# Excerpted data
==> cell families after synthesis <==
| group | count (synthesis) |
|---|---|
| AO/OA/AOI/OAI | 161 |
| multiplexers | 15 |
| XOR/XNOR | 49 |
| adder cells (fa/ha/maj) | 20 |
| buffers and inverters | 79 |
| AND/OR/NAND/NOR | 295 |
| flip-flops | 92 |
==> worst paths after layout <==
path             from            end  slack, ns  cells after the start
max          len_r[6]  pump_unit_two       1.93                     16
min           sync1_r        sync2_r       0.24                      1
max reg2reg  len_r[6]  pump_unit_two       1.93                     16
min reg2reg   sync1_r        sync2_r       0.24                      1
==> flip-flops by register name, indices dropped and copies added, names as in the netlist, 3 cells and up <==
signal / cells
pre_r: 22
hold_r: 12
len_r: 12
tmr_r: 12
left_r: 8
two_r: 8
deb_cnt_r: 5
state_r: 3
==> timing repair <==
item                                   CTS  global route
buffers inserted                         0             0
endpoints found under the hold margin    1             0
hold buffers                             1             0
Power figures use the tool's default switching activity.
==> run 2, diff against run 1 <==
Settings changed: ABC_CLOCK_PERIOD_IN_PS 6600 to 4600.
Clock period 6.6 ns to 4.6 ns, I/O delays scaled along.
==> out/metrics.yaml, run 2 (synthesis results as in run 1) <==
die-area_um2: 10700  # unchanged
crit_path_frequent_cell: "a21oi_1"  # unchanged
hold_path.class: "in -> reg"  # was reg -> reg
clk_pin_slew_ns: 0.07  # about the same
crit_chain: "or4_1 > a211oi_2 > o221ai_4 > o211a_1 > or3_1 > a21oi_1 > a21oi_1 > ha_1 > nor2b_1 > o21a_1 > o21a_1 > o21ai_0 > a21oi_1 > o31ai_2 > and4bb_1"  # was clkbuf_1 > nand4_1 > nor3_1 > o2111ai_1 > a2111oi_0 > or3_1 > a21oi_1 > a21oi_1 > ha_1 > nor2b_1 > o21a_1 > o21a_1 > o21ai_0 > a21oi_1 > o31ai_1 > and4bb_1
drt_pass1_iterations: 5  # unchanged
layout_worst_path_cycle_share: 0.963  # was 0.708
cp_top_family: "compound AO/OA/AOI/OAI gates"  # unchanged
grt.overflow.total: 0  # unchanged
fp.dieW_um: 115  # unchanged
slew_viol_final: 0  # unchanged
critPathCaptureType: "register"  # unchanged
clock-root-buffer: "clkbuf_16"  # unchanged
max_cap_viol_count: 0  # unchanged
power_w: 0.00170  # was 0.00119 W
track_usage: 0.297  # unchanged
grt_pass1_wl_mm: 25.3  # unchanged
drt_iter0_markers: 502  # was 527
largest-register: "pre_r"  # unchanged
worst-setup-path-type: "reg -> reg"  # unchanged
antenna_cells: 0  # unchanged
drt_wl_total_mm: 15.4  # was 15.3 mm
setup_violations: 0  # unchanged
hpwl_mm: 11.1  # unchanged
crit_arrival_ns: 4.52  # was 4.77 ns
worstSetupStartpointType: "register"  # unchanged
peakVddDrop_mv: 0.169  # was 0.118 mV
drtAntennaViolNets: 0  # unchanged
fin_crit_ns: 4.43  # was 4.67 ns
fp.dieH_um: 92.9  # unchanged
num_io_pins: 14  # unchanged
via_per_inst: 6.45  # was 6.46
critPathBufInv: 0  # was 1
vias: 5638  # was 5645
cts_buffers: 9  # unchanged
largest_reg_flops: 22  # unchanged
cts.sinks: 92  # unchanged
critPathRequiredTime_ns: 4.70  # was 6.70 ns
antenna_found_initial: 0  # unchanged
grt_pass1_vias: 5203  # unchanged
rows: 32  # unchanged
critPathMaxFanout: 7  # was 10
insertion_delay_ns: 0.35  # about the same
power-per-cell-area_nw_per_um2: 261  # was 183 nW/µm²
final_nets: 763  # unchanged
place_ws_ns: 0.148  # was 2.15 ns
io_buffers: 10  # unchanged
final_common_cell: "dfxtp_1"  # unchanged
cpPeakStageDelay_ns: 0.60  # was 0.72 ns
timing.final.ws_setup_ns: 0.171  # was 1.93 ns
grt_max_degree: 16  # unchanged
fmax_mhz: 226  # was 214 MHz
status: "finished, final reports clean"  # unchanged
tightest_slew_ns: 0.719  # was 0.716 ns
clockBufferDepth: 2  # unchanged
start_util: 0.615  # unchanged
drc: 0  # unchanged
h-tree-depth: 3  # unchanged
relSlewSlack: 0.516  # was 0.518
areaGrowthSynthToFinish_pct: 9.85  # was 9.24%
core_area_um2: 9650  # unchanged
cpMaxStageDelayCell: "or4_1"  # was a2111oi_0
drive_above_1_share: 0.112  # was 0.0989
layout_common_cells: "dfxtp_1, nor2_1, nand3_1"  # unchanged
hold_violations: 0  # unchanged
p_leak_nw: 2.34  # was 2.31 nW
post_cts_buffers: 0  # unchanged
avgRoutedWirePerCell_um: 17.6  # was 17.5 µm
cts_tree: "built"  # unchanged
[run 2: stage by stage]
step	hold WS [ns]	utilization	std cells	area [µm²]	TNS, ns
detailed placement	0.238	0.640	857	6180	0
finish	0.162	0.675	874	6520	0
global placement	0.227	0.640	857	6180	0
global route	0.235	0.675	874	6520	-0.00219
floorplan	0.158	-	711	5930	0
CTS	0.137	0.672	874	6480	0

# What you need to do
Within the listing above, tally the lines holding the word "placement". Give the tally only.

# Response
2